The first one is to create one index per client and insert into it every document that is potentially interesting for this client. Some items are interesting for many clients, therefore will be duplicated in many of those indices. When a client wants to perform a search on his items of interests I will query his specific index. This approach satisfy me because, as the index will be relatively small, the query will run much faster than in the big index, but I'm hesitating because of the duplicated data, and the overhead so many indices could generate.

The second approach is to add a field in every item that contain the ids of the clients that could potentially be interested in that item (this field contain a list of ids), and then when a client wants to perform a search on his items of interest, I will only append a filter on this field to the query. This approach sounds good to me because no duplication of the item and no creation of a lot of indices is made.
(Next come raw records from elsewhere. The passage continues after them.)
===== src/rtl/scan_gen_param.sv =====
// ============================================================================
// Module  : scan_gen_param
// Purpose : ROWS x COLS buffer scan sequencer with row/column-major order,
//           valid/ready backpressure, continuous re-scan, abort and done pulse.
// Rev     : 1.0
// ============================================================================
`default_nettype none

module scan_gen_param #(
    parameter int ROWS   = 64,
    parameter int COLS   = 256,
    parameter int ADDR_W = 14,
    localparam int RW    = (ROWS > 1) ? $clog2(ROWS) : 1,
    localparam int CW    = (COLS > 1) ? $clog2(COLS) : 1
) (
    input  logic              clk_i,
    input  logic              rst_ni,
    input  logic              start_i,
    input  logic              mode_i,
    input  logic              cont_i,
    input  logic              abort_i,
    input  logic              addr_ready_i,
    output logic [ADDR_W-1:0] read_select_o,
    output logic [RW-1:0]     row_idx_o,
    output logic [CW-1:0]     col_idx_o,
    output logic              addr_valid_o,
    output logic              scan_start_o,
    output logic              scan_done_o,
    output logic              busy_o
);

    localparam logic [RW-1:0]     ROW_LAST = RW'(ROWS - 1);
    localparam logic [CW-1:0]     COL_LAST = CW'(COLS - 1);
    localparam logic [ADDR_W-1:0] STRIDE   = ADDR_W'(COLS);

    typedef enum logic [0:0] {
        S_IDLE = 1'b0,
        S_SCAN = 1'b1
    } state_t;

    state_t            state_q, state_d;
    logic [RW-1:0]     row_q, row_d;
    logic [CW-1:0]     col_q, col_d;
    logic [ADDR_W-1:0] base_q, base_d;
    logic [ADDR_W-1:0] addr_q, addr_d;
    logic              valid_q, valid_d;
    logic              first_q, first_d;
    logic              done_q, done_d;
    logic              mode_q, mode_d;
    logic              cont_q, cont_d;
    logic              start_prev_q, start_prev_d;

    logic              start_edge;
    logic              beat;
    logic              last;

    assign start_edge = start_i & ~start_prev_q;
    assign beat       = valid_q & addr_ready_i;
    assign last       = (row_q == ROW_LAST) && (col_q == COL_LAST);

    always_ff @(posedge clk_i or negedge rst_ni) begin
        if (!rst_ni) begin
            state_q      <= S_IDLE;
            row_q        <= '0;
            col_q        <= '0;
            base_q       <= '0;
            addr_q       <= '0;
            valid_q      <= 1'b0;
            first_q      <= 1'b0;
            done_q       <= 1'b0;
            mode_q       <= 1'b0;
            cont_q       <= 1'b0;
            start_prev_q <= 1'b0;
        end else begin
            state_q      <= state_d;
            row_q        <= row_d;
            col_q        <= col_d;
            base_q       <= base_d;
            addr_q       <= addr_d;
            valid_q      <= valid_d;
            first_q      <= first_d;
            done_q       <= done_d;
            mode_q       <= mode_d;
            cont_q       <= cont_d;
            start_prev_q <= start_prev_d;
        end
    end

    always_comb begin
        state_d      = state_q;
        row_d        = row_q;
        col_d        = col_q;
        base_d       = base_q;
        valid_d      = valid_q;
        first_d      = 1'b0;
        done_d       = 1'b0;
        mode_d       = mode_q;
        cont_d       = cont_q;
        start_prev_d = start_i;

        case (state_q)
            S_IDLE: begin
                if (start_edge && !abort_i) begin
                    state_d = S_SCAN;
                    valid_d = 1'b1;
                    first_d = 1'b1;
                    mode_d  = mode_i;
                    cont_d  = cont_i;
                    row_d   = '0;
                    col_d   = '0;
                    base_d  = '0;
                end
            end
            S_SCAN: begin
                if (beat && last) begin
                    // A last beat still completes even when abort arrives with it.
                    done_d = 1'b1;
                    row_d  = '0;
                    col_d  = '0;
                    base_d = '0;
                    if (cont_q && !abort_i) begin
                        first_d = 1'b1;
                        mode_d  = mode_i;
                        cont_d  = cont_i;
                    end else begin
                        state_d = S_IDLE;
                        valid_d = 1'b0;
                    end
                end else if (abort_i) begin
                    state_d = S_IDLE;
                    valid_d = 1'b0;
                    row_d   = '0;
                    col_d   = '0;
                    base_d  = '0;
                end else if (beat) begin
                    if (!mode_q) begin
                        if (col_q == COL_LAST) begin
                            col_d  = '0;
                            row_d  = row_q + RW'(1);
                            base_d = base_q + STRIDE;
                        end else begin
                            col_d  = col_q + CW'(1);
                        end
                    end else begin
                        if (row_q == ROW_LAST) begin
                            row_d  = '0;
                            base_d = '0;
                            col_d  = col_q + CW'(1);
                        end else begin
                            row_d  = row_q + RW'(1);
                            base_d = base_q + STRIDE;
                        end
                    end
                end
            end
            default: begin
                state_d = S_IDLE;
                valid_d = 1'b0;
            end
        endcase

        // Row base tracks row*COLS, so the address needs only an add.
        addr_d = base_d + ADDR_W'(col_d);
    end

    assign read_select_o = addr_q;
    assign row_idx_o     = row_q;
    assign col_idx_o     = col_q;
    assign addr_valid_o  = valid_q;
    assign scan_start_o  = first_q;
    assign scan_done_o   = done_q;
    assign busy_o        = (state_q == S_SCAN);

endmodule

`default_nettype wire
But I don't know how fast this will be in comparison with the first approach.

I assume the number of items interesting for many organizations is not negligible. Both of the approaches allow user to keep querying the global data (items that are not potentially interesting), which is one of the constraints I have.

As I'm not myself an elasticsearch expert, I don't know what are the consequences of both solutions. I'd be glad to hear what you think are the good and the bad points of each approach, as well as other interesting approaches.

Both have benefits and costs, and at the end of the day they will likely be about the same. TLDR use whichever you think will work the best and you can implement and maintain.

Can you explain me more in details what are the benefits and costs of each approach ? I'm particularly scared of the impact on the scaling possibilities

One index per client means

  • you duplicate data
  • but it's easier to manage permissions
  • you may end up with heaps of shards which can lead to cluster inefficiencies. ILM can help there though

Array of client ids in document means

  • one set of indices which is easier to manage
  • you can end up with some pretty serious arrays, and updating those will be very hard
  • filters are efficient so queries shouldn't be slowed

Personally I would go for the index per client

I dont intend to update the items, they are inserted once with the array of interested companies (don't know what length it will be) and then this array will not be modified.

Can you tell me more about heaps of shards ?

This topic was automatically closed 28 days after the last reply. New replies are no longer allowed.